Give again, word for word, every line in the entries below from the line with "gates cloned | 10 | 1" up to and including the line with "kind of cell", and no other line.

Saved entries
=-=-=
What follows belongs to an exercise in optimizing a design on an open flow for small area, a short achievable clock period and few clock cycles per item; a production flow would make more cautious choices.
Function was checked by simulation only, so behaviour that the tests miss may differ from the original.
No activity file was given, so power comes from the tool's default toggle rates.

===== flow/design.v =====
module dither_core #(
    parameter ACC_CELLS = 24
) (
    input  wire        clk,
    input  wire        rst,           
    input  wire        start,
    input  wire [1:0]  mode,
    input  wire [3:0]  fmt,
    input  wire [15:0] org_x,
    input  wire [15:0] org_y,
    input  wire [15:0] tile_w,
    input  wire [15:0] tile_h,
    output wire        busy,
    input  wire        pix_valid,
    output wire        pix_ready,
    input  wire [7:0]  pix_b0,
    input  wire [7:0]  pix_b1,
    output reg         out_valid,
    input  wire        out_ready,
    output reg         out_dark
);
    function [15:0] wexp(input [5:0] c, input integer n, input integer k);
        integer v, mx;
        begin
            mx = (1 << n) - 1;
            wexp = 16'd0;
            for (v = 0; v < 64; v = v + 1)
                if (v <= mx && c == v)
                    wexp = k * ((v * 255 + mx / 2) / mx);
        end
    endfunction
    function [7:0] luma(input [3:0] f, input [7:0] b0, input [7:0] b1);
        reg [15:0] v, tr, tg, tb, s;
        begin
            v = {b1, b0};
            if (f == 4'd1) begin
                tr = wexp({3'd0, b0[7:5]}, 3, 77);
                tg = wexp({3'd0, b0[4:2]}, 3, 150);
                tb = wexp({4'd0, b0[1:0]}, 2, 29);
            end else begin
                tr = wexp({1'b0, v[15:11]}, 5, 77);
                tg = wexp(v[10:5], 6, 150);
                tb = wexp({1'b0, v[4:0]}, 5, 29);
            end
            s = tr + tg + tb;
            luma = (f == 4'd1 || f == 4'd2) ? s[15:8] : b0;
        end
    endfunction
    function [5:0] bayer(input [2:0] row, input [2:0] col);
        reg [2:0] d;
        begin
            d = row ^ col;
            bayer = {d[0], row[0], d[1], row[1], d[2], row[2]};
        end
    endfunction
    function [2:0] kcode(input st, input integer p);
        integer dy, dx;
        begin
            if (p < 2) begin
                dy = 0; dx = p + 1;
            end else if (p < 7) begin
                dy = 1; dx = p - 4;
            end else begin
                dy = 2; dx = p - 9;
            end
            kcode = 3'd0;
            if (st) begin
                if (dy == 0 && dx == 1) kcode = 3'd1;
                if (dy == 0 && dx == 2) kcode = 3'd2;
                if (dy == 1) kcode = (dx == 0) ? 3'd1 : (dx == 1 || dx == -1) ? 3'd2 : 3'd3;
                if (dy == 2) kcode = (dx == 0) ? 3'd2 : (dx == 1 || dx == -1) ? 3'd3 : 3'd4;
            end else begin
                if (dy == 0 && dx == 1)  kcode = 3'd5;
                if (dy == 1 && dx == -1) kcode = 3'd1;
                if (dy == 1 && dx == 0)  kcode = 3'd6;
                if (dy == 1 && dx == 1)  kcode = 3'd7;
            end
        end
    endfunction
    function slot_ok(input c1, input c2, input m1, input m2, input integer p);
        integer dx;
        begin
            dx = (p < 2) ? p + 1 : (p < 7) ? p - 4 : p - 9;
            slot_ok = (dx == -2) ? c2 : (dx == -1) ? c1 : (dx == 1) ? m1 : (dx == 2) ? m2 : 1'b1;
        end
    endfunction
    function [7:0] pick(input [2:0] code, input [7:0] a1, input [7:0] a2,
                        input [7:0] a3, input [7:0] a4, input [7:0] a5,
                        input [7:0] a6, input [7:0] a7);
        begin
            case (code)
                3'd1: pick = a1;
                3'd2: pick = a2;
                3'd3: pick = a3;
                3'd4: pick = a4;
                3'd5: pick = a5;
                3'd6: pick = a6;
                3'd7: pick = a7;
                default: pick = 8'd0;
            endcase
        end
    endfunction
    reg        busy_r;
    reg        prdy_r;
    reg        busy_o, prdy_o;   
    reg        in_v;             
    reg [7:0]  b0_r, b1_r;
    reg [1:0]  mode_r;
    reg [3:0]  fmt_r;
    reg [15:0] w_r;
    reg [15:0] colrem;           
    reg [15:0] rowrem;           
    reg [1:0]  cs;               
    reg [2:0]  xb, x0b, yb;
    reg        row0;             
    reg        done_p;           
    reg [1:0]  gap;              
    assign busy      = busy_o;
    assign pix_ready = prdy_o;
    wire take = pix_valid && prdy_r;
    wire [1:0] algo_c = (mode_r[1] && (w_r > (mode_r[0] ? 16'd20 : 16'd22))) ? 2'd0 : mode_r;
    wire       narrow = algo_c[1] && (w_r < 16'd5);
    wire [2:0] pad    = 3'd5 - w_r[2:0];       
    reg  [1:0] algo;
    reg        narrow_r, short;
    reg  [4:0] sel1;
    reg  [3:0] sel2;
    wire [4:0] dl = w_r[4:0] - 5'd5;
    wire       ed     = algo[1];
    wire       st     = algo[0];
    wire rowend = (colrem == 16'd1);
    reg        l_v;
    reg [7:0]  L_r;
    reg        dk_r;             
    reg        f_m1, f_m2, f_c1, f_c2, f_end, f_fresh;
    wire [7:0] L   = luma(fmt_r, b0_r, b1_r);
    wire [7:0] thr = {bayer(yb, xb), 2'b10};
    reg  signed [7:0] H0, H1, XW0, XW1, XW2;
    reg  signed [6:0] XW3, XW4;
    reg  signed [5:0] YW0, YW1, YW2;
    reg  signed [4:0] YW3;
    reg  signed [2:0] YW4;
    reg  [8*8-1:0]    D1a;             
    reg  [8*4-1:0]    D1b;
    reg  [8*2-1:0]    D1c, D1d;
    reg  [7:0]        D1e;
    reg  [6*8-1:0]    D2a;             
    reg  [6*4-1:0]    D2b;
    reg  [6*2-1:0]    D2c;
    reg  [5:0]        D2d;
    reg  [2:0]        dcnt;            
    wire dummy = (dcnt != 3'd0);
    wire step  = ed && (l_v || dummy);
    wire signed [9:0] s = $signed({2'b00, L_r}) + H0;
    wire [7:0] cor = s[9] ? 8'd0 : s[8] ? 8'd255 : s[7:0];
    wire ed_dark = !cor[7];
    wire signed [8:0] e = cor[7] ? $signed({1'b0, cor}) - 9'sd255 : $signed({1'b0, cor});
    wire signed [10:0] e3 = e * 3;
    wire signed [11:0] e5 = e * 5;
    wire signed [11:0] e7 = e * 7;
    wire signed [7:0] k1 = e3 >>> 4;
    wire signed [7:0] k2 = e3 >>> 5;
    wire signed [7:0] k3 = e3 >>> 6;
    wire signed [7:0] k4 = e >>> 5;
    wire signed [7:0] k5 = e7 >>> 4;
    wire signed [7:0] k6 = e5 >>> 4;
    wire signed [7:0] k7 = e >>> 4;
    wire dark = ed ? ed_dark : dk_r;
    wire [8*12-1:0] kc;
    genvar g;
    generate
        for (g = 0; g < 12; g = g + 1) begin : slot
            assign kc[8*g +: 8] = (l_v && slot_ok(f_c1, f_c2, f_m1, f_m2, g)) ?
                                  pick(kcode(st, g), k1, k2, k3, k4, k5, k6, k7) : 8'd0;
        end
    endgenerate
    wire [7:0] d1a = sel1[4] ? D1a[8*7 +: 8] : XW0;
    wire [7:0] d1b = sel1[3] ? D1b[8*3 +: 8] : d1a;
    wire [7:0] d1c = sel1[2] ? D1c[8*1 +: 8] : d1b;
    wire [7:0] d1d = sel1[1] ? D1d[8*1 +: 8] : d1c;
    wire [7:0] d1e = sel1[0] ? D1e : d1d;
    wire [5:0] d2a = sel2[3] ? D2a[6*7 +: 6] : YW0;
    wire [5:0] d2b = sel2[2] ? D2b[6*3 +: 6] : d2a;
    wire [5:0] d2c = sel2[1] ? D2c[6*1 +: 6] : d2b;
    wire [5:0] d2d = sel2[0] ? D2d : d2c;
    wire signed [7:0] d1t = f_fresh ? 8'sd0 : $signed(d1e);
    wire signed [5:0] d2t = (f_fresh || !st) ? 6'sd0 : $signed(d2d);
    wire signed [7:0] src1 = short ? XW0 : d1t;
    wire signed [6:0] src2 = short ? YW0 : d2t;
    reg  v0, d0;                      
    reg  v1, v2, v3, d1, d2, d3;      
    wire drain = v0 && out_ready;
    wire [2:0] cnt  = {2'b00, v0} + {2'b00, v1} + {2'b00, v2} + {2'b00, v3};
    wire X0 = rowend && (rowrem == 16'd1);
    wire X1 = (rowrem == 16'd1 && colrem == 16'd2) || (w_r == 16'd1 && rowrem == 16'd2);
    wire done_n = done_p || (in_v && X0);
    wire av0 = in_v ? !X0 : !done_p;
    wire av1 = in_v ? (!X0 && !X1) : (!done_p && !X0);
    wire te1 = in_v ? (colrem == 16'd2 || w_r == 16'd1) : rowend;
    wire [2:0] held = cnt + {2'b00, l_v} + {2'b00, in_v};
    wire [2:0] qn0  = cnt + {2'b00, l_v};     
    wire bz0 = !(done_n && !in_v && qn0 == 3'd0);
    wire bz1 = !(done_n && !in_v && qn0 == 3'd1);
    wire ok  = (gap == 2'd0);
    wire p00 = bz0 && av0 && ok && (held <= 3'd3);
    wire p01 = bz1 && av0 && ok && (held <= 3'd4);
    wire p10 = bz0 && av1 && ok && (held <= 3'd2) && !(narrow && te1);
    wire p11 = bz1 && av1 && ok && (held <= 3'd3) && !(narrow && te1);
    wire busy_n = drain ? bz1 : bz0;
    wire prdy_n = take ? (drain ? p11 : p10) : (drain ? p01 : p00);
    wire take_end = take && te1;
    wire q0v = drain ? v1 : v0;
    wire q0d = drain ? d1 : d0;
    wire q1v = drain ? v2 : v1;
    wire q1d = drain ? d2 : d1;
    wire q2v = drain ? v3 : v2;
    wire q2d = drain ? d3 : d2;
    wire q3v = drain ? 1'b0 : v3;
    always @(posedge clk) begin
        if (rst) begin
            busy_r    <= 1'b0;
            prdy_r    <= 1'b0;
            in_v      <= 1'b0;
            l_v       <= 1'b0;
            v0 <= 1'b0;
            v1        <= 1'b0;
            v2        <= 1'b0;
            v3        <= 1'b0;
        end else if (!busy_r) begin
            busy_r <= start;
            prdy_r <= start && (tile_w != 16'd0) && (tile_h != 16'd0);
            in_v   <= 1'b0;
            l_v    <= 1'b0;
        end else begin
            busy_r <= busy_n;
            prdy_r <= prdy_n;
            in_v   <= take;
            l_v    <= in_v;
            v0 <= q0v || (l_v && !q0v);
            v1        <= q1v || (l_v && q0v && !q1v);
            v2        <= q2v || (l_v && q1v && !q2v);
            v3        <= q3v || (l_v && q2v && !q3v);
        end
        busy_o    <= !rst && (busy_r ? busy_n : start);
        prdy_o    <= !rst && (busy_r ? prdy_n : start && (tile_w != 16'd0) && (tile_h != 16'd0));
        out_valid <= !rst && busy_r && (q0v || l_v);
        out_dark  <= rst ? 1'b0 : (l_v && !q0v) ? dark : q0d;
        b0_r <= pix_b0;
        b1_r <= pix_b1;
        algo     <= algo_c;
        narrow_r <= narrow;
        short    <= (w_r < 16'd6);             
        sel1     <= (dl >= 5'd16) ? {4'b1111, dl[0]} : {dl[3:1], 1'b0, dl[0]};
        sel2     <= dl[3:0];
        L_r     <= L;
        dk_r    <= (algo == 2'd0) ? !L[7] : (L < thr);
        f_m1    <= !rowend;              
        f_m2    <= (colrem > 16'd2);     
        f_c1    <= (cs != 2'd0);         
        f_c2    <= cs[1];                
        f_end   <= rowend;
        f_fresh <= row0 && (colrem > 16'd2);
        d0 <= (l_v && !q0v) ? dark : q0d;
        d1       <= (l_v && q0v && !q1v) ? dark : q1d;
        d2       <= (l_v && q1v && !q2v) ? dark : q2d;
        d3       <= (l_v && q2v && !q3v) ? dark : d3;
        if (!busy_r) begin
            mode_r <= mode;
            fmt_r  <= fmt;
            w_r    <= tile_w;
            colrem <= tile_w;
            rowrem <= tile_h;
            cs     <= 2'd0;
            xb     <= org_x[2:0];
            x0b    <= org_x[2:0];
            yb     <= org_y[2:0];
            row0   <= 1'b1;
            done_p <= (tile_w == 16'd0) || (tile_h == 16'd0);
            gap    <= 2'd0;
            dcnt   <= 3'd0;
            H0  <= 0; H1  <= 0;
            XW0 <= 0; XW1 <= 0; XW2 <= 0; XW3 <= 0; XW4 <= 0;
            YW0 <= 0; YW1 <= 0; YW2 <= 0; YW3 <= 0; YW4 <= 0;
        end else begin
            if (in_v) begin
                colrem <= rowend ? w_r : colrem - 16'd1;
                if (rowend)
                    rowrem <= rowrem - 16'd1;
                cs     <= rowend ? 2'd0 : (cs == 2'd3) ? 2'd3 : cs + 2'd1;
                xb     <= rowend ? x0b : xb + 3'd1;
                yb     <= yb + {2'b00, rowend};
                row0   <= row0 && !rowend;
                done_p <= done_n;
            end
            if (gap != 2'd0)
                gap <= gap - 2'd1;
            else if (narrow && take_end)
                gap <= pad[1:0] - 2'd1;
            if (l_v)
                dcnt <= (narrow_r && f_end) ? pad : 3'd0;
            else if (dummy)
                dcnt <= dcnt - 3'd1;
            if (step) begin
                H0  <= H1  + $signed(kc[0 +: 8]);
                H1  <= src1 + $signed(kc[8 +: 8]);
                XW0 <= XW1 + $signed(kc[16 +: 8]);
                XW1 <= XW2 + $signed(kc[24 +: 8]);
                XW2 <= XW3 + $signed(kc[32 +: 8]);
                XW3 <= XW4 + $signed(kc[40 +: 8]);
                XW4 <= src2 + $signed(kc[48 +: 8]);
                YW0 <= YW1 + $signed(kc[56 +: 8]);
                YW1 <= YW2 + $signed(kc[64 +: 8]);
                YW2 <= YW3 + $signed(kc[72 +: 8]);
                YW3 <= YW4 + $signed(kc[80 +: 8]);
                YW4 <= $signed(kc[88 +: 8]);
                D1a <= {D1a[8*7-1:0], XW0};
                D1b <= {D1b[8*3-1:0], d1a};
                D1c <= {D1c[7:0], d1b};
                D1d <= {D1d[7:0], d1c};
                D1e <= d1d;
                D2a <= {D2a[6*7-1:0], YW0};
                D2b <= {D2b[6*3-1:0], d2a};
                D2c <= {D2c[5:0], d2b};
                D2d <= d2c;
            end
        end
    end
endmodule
=-=-=
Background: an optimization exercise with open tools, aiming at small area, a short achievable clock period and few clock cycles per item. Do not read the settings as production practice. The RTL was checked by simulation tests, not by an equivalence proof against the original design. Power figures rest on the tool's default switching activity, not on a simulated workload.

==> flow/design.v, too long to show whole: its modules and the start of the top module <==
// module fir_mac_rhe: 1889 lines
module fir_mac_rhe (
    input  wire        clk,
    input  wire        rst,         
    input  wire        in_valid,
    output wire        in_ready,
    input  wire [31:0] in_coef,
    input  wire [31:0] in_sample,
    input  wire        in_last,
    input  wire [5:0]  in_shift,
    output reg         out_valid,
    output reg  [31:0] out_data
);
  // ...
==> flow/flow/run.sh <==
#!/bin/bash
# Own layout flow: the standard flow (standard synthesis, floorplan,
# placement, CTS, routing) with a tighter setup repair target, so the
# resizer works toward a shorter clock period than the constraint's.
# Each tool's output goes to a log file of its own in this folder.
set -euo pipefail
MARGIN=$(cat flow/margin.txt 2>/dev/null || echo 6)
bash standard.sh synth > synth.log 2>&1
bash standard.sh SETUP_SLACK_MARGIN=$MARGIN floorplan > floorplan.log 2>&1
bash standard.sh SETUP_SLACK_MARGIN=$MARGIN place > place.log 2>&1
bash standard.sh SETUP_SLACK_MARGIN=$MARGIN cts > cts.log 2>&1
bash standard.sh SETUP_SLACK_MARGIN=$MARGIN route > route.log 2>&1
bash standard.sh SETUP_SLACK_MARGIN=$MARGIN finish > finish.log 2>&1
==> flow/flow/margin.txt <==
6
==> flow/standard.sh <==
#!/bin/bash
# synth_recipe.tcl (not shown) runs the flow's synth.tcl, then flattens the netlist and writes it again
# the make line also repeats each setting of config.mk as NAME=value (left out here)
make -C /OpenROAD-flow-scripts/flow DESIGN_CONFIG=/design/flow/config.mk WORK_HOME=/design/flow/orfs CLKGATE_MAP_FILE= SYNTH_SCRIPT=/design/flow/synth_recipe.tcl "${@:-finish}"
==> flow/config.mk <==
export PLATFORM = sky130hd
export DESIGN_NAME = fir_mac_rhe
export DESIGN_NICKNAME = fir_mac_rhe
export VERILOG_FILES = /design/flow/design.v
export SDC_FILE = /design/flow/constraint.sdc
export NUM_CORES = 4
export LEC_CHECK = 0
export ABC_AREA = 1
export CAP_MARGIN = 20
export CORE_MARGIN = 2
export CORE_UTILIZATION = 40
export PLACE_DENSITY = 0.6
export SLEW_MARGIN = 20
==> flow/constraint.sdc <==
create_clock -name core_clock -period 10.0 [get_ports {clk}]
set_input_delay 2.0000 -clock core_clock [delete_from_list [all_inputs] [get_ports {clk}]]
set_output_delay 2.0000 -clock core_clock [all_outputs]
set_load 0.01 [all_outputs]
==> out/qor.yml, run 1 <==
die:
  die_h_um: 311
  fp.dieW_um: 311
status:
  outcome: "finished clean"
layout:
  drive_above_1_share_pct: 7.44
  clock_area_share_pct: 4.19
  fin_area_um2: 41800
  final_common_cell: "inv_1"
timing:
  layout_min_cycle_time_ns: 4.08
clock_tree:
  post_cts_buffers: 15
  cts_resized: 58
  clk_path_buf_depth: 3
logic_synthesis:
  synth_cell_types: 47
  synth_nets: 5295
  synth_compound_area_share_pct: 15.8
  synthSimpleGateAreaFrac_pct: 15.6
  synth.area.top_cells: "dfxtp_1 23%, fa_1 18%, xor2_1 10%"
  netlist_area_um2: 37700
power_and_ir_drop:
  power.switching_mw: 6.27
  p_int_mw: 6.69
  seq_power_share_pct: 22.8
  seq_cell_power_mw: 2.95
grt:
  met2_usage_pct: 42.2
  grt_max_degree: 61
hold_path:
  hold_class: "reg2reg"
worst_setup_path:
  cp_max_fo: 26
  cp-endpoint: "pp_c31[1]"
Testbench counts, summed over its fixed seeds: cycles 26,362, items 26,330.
=-=-=
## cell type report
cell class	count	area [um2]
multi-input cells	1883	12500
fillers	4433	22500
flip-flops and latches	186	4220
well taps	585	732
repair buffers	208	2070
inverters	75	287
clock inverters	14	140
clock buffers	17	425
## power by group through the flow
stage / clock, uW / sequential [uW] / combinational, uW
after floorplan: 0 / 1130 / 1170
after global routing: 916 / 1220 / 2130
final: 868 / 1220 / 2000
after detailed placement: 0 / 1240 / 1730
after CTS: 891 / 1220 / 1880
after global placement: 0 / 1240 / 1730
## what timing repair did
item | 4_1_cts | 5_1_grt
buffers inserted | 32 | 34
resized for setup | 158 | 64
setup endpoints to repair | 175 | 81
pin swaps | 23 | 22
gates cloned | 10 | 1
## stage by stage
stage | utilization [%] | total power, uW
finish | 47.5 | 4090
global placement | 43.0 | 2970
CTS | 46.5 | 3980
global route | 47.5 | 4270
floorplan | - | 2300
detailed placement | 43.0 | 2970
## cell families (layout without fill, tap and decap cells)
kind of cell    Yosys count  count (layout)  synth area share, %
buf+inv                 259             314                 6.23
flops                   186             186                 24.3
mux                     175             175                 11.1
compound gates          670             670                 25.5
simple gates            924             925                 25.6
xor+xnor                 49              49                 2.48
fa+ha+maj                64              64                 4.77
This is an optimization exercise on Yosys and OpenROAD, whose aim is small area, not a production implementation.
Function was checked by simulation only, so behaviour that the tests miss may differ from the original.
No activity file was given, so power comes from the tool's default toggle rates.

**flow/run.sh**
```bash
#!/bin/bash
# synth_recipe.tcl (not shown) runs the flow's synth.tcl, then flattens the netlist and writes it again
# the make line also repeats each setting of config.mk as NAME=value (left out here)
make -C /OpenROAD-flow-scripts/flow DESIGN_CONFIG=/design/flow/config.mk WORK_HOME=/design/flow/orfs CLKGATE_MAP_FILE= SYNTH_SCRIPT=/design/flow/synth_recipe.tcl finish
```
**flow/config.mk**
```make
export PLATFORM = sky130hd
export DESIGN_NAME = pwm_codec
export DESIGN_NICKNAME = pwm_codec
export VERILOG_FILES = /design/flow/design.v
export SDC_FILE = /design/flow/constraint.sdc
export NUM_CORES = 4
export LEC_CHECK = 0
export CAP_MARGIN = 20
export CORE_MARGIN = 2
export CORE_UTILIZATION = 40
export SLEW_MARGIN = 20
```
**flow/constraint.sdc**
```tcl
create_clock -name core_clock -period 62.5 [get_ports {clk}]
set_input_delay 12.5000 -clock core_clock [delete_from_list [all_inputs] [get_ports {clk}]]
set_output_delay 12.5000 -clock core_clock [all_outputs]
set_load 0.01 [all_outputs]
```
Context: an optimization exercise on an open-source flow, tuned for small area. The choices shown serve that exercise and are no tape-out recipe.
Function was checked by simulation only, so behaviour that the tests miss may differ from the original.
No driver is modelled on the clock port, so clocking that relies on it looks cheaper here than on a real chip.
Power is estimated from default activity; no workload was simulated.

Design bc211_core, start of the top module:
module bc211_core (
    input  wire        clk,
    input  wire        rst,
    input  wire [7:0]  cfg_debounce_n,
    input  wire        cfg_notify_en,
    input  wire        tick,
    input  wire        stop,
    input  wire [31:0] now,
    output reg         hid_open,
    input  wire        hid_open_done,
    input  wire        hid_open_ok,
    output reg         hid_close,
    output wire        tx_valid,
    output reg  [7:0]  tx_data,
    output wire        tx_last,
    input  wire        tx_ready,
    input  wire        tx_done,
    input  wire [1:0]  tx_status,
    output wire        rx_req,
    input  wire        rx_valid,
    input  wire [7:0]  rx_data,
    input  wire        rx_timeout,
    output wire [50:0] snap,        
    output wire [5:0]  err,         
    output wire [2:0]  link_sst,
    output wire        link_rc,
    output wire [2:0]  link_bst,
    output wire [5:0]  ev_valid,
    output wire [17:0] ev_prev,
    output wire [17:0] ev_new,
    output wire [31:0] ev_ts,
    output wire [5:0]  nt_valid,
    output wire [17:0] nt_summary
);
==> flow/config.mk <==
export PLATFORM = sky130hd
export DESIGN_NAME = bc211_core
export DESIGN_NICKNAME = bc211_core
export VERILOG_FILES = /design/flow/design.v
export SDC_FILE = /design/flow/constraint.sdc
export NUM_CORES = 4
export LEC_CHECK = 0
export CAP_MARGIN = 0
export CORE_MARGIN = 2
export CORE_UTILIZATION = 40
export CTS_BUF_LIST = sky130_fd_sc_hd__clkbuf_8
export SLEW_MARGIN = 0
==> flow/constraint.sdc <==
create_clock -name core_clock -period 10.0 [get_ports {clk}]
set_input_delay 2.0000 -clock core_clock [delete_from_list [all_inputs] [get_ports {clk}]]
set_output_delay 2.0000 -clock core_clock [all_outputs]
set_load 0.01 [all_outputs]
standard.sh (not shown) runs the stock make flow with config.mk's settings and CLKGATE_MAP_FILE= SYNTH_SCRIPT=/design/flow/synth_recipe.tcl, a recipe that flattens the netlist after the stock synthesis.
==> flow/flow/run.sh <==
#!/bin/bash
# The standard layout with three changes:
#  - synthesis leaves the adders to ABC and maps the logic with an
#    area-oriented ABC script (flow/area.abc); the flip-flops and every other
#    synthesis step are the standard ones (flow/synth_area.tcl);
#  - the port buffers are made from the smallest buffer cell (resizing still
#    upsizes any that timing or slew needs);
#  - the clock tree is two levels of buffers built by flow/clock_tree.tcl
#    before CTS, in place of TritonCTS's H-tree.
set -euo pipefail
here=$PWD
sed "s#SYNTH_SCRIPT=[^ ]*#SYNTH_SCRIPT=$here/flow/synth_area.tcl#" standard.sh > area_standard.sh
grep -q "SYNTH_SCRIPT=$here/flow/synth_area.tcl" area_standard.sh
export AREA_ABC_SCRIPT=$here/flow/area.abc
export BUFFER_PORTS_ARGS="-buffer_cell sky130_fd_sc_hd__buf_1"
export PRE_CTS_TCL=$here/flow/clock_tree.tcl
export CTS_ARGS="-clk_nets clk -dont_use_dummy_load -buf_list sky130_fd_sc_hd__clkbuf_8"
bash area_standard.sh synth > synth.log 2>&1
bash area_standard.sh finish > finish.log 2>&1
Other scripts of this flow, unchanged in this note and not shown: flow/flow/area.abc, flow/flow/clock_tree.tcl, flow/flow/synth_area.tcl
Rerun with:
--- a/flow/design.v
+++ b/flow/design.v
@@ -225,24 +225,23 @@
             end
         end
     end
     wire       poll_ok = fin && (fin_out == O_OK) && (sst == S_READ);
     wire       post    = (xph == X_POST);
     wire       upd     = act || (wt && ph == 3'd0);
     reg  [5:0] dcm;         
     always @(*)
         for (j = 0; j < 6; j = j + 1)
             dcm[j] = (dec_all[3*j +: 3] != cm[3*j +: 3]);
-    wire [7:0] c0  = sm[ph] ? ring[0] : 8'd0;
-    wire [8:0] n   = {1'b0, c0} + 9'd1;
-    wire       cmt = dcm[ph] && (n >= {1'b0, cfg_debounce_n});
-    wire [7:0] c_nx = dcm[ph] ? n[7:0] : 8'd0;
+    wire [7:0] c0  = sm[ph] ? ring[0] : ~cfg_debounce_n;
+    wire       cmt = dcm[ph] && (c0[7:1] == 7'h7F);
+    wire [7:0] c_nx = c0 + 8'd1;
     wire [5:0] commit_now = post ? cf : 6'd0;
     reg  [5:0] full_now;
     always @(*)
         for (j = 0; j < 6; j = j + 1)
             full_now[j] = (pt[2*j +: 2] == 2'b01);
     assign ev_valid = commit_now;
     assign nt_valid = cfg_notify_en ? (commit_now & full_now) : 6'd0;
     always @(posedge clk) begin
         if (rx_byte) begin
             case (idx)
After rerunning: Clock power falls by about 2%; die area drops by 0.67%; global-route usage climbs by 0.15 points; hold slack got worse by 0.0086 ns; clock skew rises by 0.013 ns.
=-=-=
RESPONSE TO THIS TASK:
gates cloned | 10 | 1
## stage by stage
stage | utilization [%] | total power, uW
finish | 47.5 | 4090
global placement | 43.0 | 2970
CTS | 46.5 | 3980
global route | 47.5 | 4270
floorplan | - | 2300
detailed placement | 43.0 | 2970
## cell families (layout without fill, tap and decap cells)
kind of cell    Yosys count  count (layout)  synth area share, %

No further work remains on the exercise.